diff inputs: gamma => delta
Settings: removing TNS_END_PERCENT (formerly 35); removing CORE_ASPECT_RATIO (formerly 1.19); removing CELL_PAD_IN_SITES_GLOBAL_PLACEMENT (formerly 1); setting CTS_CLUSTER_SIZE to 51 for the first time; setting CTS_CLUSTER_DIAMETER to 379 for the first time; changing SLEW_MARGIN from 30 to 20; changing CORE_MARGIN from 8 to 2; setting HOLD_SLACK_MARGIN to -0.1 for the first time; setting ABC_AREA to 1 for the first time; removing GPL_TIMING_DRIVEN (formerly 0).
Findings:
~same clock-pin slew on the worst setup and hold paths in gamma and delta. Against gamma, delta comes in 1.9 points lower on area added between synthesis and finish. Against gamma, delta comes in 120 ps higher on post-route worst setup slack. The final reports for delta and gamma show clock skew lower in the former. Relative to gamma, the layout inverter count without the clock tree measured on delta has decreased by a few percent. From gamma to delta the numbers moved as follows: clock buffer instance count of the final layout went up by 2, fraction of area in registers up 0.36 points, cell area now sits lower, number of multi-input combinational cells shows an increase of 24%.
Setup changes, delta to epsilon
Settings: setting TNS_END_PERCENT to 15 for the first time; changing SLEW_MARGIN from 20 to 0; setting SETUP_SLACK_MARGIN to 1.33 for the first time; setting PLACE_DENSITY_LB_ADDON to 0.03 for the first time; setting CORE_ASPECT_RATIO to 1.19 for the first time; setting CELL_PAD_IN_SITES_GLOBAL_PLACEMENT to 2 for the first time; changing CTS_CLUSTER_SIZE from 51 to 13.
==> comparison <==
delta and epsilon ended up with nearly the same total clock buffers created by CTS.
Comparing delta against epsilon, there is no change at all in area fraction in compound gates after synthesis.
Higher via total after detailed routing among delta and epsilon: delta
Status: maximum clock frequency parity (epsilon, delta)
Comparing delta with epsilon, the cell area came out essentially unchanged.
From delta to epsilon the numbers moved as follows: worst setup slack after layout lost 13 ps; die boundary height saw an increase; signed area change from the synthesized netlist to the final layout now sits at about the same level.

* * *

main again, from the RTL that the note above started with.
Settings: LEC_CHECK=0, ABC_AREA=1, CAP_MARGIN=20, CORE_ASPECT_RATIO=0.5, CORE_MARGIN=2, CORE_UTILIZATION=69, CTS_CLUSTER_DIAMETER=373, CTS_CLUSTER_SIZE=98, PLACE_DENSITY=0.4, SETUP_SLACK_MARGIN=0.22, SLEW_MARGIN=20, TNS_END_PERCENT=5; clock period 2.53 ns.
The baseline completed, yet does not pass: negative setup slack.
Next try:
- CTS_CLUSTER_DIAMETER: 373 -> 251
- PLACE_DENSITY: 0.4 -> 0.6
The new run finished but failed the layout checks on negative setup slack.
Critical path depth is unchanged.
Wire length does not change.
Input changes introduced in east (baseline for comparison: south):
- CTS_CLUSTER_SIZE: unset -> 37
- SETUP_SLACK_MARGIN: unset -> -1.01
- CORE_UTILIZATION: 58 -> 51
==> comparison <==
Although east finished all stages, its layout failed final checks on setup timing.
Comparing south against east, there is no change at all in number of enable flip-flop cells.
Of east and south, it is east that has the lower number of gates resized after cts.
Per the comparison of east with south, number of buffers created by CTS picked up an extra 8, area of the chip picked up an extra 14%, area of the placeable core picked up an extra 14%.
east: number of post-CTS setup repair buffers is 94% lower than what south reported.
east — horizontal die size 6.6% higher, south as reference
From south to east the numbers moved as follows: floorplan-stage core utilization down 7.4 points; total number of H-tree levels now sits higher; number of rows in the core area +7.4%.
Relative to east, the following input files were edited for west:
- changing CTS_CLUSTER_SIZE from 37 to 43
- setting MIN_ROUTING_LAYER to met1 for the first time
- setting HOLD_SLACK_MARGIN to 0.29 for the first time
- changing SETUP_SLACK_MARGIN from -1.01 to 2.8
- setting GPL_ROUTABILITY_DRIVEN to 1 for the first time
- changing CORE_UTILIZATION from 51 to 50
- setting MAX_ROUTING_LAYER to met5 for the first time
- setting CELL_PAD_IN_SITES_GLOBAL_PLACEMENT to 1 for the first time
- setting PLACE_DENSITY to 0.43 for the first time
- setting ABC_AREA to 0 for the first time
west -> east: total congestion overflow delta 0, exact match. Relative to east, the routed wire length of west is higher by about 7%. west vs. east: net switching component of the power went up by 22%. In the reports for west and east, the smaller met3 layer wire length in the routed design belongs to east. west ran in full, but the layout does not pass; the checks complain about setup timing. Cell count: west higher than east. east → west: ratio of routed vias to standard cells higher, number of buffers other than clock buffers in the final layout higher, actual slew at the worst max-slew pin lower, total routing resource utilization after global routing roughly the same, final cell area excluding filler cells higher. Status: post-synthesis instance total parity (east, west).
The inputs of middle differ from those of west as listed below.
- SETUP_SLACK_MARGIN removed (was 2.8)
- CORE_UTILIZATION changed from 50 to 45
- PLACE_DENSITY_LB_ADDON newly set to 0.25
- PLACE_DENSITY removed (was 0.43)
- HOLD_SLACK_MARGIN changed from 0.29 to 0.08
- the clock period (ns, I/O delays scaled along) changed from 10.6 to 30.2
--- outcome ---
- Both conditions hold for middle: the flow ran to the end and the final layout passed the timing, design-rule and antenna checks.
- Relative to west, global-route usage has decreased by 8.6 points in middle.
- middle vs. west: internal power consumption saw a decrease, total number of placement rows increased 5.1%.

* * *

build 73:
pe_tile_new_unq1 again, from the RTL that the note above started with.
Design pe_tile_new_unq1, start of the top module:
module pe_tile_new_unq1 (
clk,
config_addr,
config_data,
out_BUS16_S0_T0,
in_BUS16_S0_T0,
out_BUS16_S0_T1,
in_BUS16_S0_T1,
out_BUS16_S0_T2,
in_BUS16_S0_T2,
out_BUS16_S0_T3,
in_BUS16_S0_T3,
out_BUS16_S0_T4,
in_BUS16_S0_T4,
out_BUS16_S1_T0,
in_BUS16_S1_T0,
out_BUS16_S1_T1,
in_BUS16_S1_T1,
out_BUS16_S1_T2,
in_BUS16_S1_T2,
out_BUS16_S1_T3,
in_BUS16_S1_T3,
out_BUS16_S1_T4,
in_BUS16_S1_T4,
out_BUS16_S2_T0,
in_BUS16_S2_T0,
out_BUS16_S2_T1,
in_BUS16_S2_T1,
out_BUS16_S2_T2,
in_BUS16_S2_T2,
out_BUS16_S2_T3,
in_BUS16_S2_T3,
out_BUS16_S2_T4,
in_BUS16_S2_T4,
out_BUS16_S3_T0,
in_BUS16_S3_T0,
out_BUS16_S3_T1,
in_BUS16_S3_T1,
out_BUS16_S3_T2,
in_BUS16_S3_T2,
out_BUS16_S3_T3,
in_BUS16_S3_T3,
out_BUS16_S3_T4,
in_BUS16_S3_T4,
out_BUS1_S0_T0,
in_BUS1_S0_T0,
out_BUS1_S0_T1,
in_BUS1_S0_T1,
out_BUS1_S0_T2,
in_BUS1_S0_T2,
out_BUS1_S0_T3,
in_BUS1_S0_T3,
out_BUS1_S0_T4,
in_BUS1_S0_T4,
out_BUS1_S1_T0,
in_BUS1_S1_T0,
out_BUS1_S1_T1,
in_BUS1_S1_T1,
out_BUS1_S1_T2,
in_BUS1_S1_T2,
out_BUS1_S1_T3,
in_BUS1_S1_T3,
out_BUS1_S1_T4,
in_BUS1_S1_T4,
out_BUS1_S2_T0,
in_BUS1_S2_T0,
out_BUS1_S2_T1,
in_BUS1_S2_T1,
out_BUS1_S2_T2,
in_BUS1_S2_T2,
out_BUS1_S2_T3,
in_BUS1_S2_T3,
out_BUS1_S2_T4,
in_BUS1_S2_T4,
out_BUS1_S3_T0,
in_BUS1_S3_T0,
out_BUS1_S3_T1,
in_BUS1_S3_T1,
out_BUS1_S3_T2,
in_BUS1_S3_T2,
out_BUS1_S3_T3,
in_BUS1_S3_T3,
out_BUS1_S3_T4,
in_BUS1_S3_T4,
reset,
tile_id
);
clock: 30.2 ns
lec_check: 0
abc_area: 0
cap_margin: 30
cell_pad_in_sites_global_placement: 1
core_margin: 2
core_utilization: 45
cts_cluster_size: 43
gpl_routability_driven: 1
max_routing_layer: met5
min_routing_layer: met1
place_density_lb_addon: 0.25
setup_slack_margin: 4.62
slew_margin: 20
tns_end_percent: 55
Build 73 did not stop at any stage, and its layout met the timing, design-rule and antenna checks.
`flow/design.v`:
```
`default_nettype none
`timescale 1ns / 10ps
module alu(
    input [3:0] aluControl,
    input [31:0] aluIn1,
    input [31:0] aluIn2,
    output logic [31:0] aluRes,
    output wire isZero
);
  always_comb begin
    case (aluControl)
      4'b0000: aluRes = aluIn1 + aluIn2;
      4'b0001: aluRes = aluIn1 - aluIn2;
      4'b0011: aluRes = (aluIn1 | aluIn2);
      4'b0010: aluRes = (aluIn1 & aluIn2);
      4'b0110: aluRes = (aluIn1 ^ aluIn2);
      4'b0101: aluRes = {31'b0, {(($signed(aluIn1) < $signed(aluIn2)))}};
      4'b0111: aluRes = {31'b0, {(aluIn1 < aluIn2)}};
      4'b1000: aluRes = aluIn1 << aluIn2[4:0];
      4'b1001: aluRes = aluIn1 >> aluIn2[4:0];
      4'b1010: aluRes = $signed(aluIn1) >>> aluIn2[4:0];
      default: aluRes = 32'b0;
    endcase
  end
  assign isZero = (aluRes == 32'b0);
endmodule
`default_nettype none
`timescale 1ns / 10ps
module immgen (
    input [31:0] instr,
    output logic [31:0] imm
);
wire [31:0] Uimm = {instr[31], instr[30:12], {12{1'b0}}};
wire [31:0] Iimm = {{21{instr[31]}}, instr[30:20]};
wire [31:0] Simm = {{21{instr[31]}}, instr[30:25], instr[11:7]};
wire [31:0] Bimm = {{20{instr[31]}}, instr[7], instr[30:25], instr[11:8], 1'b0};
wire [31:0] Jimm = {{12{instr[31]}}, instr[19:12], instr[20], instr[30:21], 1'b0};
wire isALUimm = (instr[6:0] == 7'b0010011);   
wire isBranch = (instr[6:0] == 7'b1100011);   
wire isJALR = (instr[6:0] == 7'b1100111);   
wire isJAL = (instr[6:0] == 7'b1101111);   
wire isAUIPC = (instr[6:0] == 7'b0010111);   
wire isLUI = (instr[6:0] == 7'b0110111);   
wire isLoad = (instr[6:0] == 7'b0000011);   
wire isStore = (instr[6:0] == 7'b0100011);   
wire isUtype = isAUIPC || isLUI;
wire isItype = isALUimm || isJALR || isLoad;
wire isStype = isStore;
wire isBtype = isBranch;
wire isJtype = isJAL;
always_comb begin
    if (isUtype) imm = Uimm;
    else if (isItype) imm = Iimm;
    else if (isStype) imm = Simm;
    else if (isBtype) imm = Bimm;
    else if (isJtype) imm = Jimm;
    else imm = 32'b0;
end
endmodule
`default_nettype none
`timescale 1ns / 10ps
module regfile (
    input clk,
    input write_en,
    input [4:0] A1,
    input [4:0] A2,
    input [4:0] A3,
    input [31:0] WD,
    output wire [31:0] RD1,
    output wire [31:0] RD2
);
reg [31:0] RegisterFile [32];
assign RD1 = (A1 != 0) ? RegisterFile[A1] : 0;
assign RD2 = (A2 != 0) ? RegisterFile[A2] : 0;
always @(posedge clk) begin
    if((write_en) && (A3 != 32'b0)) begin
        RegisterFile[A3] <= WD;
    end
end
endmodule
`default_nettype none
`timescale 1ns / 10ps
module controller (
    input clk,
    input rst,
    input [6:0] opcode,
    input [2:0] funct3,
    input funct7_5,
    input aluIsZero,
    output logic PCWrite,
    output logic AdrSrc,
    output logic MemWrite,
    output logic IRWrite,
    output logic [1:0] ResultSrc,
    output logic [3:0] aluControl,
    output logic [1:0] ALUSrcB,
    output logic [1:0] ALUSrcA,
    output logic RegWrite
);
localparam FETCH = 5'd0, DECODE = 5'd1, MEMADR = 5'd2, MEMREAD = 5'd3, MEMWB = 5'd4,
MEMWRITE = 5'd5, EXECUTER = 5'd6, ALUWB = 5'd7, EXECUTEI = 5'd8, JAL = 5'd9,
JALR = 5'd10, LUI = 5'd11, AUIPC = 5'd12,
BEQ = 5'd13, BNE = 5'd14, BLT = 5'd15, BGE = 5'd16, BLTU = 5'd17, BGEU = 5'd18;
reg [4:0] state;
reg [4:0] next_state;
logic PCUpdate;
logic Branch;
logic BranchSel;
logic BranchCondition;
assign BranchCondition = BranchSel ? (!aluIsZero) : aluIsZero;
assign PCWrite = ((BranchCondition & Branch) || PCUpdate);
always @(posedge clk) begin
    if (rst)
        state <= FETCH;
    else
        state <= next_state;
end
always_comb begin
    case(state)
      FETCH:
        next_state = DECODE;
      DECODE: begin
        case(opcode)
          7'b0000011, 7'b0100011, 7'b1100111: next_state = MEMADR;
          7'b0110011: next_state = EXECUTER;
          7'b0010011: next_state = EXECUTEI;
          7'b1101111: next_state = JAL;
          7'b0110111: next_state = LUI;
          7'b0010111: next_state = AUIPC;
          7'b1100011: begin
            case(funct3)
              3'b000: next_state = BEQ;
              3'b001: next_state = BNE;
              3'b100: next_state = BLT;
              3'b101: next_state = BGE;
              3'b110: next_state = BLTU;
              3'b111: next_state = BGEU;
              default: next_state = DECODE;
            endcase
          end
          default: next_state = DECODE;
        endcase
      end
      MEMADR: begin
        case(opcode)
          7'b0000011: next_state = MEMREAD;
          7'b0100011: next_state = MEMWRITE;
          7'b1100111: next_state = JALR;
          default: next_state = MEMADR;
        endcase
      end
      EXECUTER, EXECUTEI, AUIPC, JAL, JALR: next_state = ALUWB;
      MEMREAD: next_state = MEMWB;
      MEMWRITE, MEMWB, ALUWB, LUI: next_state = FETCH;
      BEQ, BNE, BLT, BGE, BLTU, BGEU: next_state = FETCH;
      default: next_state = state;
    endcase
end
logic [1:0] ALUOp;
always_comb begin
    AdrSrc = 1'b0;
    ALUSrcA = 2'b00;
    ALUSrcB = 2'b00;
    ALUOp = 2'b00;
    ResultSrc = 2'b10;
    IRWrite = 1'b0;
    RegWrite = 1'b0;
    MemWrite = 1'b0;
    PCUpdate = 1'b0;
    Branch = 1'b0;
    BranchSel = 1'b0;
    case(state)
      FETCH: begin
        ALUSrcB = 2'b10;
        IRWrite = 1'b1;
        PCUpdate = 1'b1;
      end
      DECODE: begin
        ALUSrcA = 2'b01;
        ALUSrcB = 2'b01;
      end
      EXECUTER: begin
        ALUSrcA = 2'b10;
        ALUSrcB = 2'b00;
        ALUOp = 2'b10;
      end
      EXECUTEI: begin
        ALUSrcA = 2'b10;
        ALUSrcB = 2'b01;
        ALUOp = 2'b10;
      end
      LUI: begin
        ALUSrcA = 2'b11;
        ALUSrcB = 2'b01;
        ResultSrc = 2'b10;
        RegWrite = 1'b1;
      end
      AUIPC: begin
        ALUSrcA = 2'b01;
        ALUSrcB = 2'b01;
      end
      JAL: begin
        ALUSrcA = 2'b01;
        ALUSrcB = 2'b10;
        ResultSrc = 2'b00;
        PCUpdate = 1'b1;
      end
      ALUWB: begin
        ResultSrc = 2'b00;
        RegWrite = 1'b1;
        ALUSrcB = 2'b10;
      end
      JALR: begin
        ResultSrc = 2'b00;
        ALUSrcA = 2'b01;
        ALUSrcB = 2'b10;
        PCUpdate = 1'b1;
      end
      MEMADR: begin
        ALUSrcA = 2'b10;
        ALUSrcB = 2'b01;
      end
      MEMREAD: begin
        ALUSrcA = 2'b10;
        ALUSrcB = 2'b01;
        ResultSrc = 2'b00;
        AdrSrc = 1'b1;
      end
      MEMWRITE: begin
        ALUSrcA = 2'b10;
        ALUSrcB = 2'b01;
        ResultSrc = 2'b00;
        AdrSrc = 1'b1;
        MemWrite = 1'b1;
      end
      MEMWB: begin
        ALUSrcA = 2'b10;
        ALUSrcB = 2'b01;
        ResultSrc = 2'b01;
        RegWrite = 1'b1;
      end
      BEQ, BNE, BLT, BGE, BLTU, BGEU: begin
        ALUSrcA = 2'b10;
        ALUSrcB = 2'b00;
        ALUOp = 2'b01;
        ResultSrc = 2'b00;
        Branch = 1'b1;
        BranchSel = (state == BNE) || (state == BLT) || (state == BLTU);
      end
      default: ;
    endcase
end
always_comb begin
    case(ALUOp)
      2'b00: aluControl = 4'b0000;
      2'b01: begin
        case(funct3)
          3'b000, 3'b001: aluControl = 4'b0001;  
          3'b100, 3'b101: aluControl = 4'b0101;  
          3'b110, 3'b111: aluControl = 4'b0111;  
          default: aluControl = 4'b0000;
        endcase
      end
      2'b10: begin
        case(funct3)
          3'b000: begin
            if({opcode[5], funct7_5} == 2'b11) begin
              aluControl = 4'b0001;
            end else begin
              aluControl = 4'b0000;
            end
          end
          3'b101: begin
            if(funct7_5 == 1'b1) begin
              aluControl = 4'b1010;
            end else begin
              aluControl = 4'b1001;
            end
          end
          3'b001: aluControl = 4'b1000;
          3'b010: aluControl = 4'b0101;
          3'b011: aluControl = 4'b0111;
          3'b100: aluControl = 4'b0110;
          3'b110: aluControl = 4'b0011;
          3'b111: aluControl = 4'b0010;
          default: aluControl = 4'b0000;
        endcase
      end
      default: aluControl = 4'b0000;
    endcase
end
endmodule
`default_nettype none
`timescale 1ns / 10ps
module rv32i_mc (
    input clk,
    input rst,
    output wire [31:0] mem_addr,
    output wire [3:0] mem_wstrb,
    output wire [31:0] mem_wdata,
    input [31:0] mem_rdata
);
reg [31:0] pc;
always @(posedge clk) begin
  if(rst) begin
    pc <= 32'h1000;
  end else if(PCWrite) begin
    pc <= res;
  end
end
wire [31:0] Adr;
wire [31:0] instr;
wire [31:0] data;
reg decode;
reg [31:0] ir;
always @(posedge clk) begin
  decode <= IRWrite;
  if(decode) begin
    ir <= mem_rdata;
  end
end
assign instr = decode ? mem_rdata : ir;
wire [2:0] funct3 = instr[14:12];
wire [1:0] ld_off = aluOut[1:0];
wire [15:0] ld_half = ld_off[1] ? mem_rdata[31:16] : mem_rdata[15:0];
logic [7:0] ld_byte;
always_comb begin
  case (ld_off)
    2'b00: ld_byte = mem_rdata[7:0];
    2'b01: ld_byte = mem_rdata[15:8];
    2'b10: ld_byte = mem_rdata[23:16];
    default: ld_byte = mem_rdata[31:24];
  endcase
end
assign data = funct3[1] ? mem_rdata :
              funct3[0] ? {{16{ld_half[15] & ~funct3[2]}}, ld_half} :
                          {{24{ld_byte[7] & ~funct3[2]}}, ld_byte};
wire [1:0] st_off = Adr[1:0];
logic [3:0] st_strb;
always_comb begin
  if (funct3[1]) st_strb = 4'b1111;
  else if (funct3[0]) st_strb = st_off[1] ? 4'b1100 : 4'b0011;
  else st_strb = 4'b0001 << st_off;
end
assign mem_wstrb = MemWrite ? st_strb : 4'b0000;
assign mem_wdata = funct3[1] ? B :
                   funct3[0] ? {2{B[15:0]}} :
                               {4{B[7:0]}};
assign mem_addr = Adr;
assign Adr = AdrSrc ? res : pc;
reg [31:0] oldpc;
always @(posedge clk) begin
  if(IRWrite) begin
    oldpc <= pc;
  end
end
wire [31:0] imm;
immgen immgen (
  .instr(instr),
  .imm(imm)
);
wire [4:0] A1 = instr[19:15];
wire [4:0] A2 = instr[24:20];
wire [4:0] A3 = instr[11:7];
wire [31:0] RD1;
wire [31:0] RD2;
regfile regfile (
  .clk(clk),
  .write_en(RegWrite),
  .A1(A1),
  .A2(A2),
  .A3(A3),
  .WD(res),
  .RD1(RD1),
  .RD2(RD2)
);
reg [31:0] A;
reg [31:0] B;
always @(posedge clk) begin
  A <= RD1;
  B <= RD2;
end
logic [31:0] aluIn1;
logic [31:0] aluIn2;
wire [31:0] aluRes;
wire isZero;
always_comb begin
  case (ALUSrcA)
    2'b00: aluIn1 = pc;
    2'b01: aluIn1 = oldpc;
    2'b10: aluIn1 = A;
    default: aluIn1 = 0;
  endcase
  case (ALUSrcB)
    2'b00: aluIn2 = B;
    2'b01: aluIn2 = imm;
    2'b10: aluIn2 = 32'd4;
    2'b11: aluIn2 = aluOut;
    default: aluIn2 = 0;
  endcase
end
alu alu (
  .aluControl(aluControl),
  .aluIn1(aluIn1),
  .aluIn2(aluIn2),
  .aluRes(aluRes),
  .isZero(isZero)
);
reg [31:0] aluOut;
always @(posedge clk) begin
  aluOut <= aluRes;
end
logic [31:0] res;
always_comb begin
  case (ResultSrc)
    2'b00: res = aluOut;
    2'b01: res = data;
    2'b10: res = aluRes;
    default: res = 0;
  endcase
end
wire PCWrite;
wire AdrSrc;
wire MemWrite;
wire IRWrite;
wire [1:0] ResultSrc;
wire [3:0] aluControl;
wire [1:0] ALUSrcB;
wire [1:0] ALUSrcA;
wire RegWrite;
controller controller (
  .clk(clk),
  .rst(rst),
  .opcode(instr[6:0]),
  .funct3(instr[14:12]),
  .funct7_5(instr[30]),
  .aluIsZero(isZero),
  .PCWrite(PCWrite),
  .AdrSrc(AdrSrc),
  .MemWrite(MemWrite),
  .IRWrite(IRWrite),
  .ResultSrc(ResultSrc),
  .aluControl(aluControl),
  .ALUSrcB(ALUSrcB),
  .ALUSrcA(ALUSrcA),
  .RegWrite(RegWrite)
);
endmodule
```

************

Among the lines of the preceding data, which ones hold the word "comparison"? List them.

==> comparison <==
Input changes introduced in east (baseline for comparison: south):
==> comparison <==
Per the comparison of east with south, number of buffers created by CTS picked up an extra 8, area of the chip picked up an extra 14%, area of the placeable core picked up an extra 14%.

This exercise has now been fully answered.